Donahue v. Barnhart

Decision Date25 January 2002
Docket NumberNo. 01-2044.,01-2044.
Citation279 F.3d 441
PartiesPatrick W. DONAHUE, Plaintiff-Appellant, v. Jo Anne B. BARNHART, Commissioner of Social Security, Defendant-Appellee.
CourtU.S. Court of Appeals — Seventh Circuit

Frederick J. Daley (argued), Chicago, IL, for plaintiff-appellant.

Malinda Hamann (argued), Social Sec. Admin., Office of the General Counsel, Region V, Chicago, IL, for defendant-appellee.

Before COFFEY, EASTERBROOK, and DIANE P. WOOD, Circuit Judges.

EASTERBROOK, Circuit Judge.

Patrick Donahue, who last was employed (as a truck driver) in 1986, seeks an award of supplemental security income on the basis of disability. The substantive standards for supplemental security income are materially the same as those for Social Security disability benefits, though the monthly payment is lower. Donahue had a laminectomy in 1977 and continues to suffer back pain. He is illiterate and suffers from some personality problems as a result of organic brain damage. But after hearing the testimony of a vocational expert, the administrative law judge concluded that Donahue could perform lowstress tasks with moderate exertional requirements, such as janitorial work, and therefore is not disabled — for supplemental security income is not a form of unemployment insurance and is unavailable if any do-able work exists in the national economy, even if other persons with better skills are likely to be hired instead. The district court concluded that substantial evidence supports the administrative conclusion.

Donahue's lead argument is that the ALJ improperly discounted his contention that back pain hampers his ability to work. It is not clear to us that the ALJ'S credibility finding made any difference. Donahue's own estimate is that his pain reaches a level of 3 on a scale of 0 to 10, and this does not sound disabling.

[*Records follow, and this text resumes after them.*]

===== config.mk =====
export PLATFORM = sky130hd
export DESIGN_NAME = moisture_percent_alarm
export DESIGN_NICKNAME = d
export VERILOG_FILES = /design/src/sv/mpa_pkg.sv /design/src/sv/mpa_div.sv /design/src/sv/moisture_percent_alarm.sv
export SDC_FILE = /design/constraint.sdc
export NUM_CORES = 1
export LEC_CHECK = 0
export ABC_AREA = 1
export BUFFER_PORTS_ARGS = -buffer_cell sky130_fd_sc_hd__clkbuf_2
export CORE_MARGIN = 2
export CORE_UTILIZATION = 56
export DETAILED_ROUTE_END_ITERATION = 7
export PLACE_DENSITY = 0.71
export SETUP_SLACK_MARGIN = 0.1
export SLEW_MARGIN = 20
export SYNTH_ARGS = -nofsm -noshare
export SYNTH_HDL_FRONTEND = slang
export SYNTH_SLANG_ARGS = --single-unit

===== constraint.sdc =====
create_clock -name clock -period 5.79 [get_ports clock]
set_input_delay 0.579 -clock clock [delete_from_list [all_inputs] [get_ports clock]]
set_output_delay 0.579 -clock clock [all_outputs]
set_load 0.01 [all_outputs]

===== src/sv/mpa_pkg.sv =====
package mpa_pkg;

   localparam int SAMPLE_BITS = 12;
   localparam int CAL_BITS    = 12;
   localparam int THR_BITS    = 7;
   localparam int CMP_BITS    = (SAMPLE_BITS > CAL_BITS) ? SAMPLE_BITS : CAL_BITS;
   localparam int NUM_BITS    = 22;
   localparam int TENTHS_BITS = 10;
   localparam int WHOLE_BITS  = 7;
   localparam int DIGIT_BITS  = 4;
   localparam int CNT_BITS    = $clog2(NUM_BITS);
   localparam int CSR_IDX_BITS = 2;

   localparam logic [NUM_BITS-1:0]    SCALE_TENTHS = NUM_BITS'(1000);
   localparam int                     DIV10_BITS   = TENTHS_BITS + 13;
   localparam logic [DIV10_BITS-1:0]  DIV10_MUL    = DIV10_BITS'(6554);
   localparam int                     DIV10_SHIFT  = 16;
   localparam logic [WHOLE_BITS-1:0]  SATURATED_PERCENT = WHOLE_BITS'(85);

   localparam logic [CAL_BITS-1:0] DRY_RESET = CAL_BITS'(4095);
   localparam logic [CAL_BITS-1:0] WET_RESET = CAL_BITS'(0);
   localparam logic [THR_BITS-1:0] THR_RESET = THR_BITS'(30);

   localparam logic [1:0] LED_OK  = 2'd0;
   localparam logic [1:0] LED_WET = 2'd1;
   localparam logic [1:0] LED_RED = 2'd2;

   typedef enum logic [CSR_IDX_BITS-1:0] {
      CSR_DRY_LEVEL       = 2'd0,
      CSR_WET_LEVEL       = 2'd1,
      CSR_ALARM_THRESHOLD = 2'd2
   } csr_index_type;

   typedef enum logic [2:0] {
      ST_IDLE,
      ST_MUL,
      ST_START,
      ST_DIV,
      ST_SCALE,
      ST_SPLIT
   } state_type;

   typedef struct packed {
      logic [SAMPLE_BITS-1:0] raw_sample;
      logic                   mute_active;
   } req_payload_type;

   typedef struct packed {
      logic [WHOLE_BITS-1:0] percent_whole;
      logic [DIGIT_BITS-1:0] percent_tenth;
      logic                  alarm;
      logic                  message_select;
      logic [1:0]            led_color;
      logic                  buzzer_drive;
      logic                  mute_clear;
   } rsp_payload_type;

endpackage
File: src/sre_cfg.sv
// APB register file holding colors, sun vector, sharpness and intensity.
module sre_cfg import sre_pkg::*; (
  input  logic        clk_i,
  input  logic        rst_ni,
  input  logic        psel_i,
  input  logic        penable_i,
  input  logic        pwrite_i,
  input  logic [5:0]  paddr_i,
  input  logic [63:0] pwdata_i,
  output logic [63:0] prdata_o,
  output sre_cfg_t    cfg_o
);

  sre_cfg_t cfg_q;
  logic     wr_en;

  assign wr_en = psel_i & penable_i & pwrite_i;

  always_ff @(posedge clk_i or negedge rst_ni) begin
    if (!rst_ni) begin
      cfg_q.zenith    <= 48'd0;
      cfg_q.horizon   <= 48'd0;
      cfg_q.ground    <= 48'd0;
      cfg_q.sun_color <= 48'd0;
      cfg_q.sun_vec   <= 48'h0000_4000_0000;
      cfg_q.sharp     <= 16'd256;
      cfg_q.intensity <= 16'd256;
    end else if (wr_en) begin
      case (sre_reg_e'(paddr_i[5:3]))
        REG_ZENITH:    cfg_q.zenith    <= pwdata_i[47:0];
        REG_HORIZON:   cfg_q.horizon   <= pwdata_i[47:0];
        REG_GROUND:    cfg_q.ground    <= pwdata_i[47:0];
        REG_SUN_COLOR: cfg_q.sun_color <= pwdata_i[47:0];
        REG_SUN_VEC:   cfg_q.sun_vec   <= pwdata_i[47:0];
        REG_SHARP:     cfg_q.sharp     <= pwdata_i[15:0];
        REG_INTENSITY: cfg_q.intensity <= pwdata_i[15:0];
        default: ;
      endcase
    end
  end

  always_comb begin
    case (sre_reg_e'(paddr_i[5:3]))
      REG_ZENITH:    prdata_o = {16'd0, cfg_q.zenith};
      REG_HORIZON:   prdata_o = {16'd0, cfg_q.horizon};
      REG_GROUND:    prdata_o = {16'd0, cfg_q.ground};
      REG_SUN_COLOR: prdata_o = {16'd0, cfg_q.sun_color};
      REG_SUN_VEC:   prdata_o = {16'd0, cfg_q.sun_vec};
      REG_SHARP:     prdata_o = {48'd0, cfg_q.sharp};
      REG_INTENSITY: prdata_o = {48'd0, cfg_q.intensity};
      default:       prdata_o = 64'd0;
    endcase
  end

  assign cfg_o = cfg_q;

endmodule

What the ALJ found is not that the pain should have been rated a 2, but that it is not bad enough to prevent Donahue from performing jobs such as janitor. In making this determination the ALJ did not limit herself to an observation that the severity of pain cannot be demonstrated by objective medical evidence. If the ALJ had made such a finding, it would have been a legal error, for both regulations and interpretive guides provide that the agency will consider all evidence. See 20 C.F.R. § 416.929(c)(2); Social Security Ruling 96-7p; Zurawski v. Halter, 245 F.3d 881, 887-88 (7th Cir.2001). What the ALJ actually did, however, is compatible with all legal requirements. The ALJ observed that Donahue continued working for a decade after his back operation (and was fired for refusing to participate in counseling, a reason unrelated to back pain), implying that the pain could not be disabling unless things had gotten worse since 1986. Then the ALJ noted that Donahue relied for pain control on over-the-counter analgesics and reported that these gave him good relief, from which the ALJ inferred that the level of pain could not be severe. A physician concluded that Donahue can lift 50 pounds and stand for 6 hours in an 8-hour period, which again implies that the level of pain he must endure is not disabling. There was more; but what we have recited supplies substantial evidence for the ALJ's decision. Donahue puts a different spin on the evidence; he contends, for example, that he settled for over-the-counter analgesics because an unnamed physician once told him that there was not much else to do. At oral argument his lawyer stated that Donahue could not afford more powerful painkillers, a position never communicated to the ALJ. In either event the fact remains that he reported good pain control with what he used, and the resolution of competing arguments based on the record is for the ALJ, not the court. See, e.g., Brewer v. Chater, 103 F.3d 1384, 1392 (7th Cir.1997); Stephens v. Heckler, 766 F.2d 284 (7th Cir.1985).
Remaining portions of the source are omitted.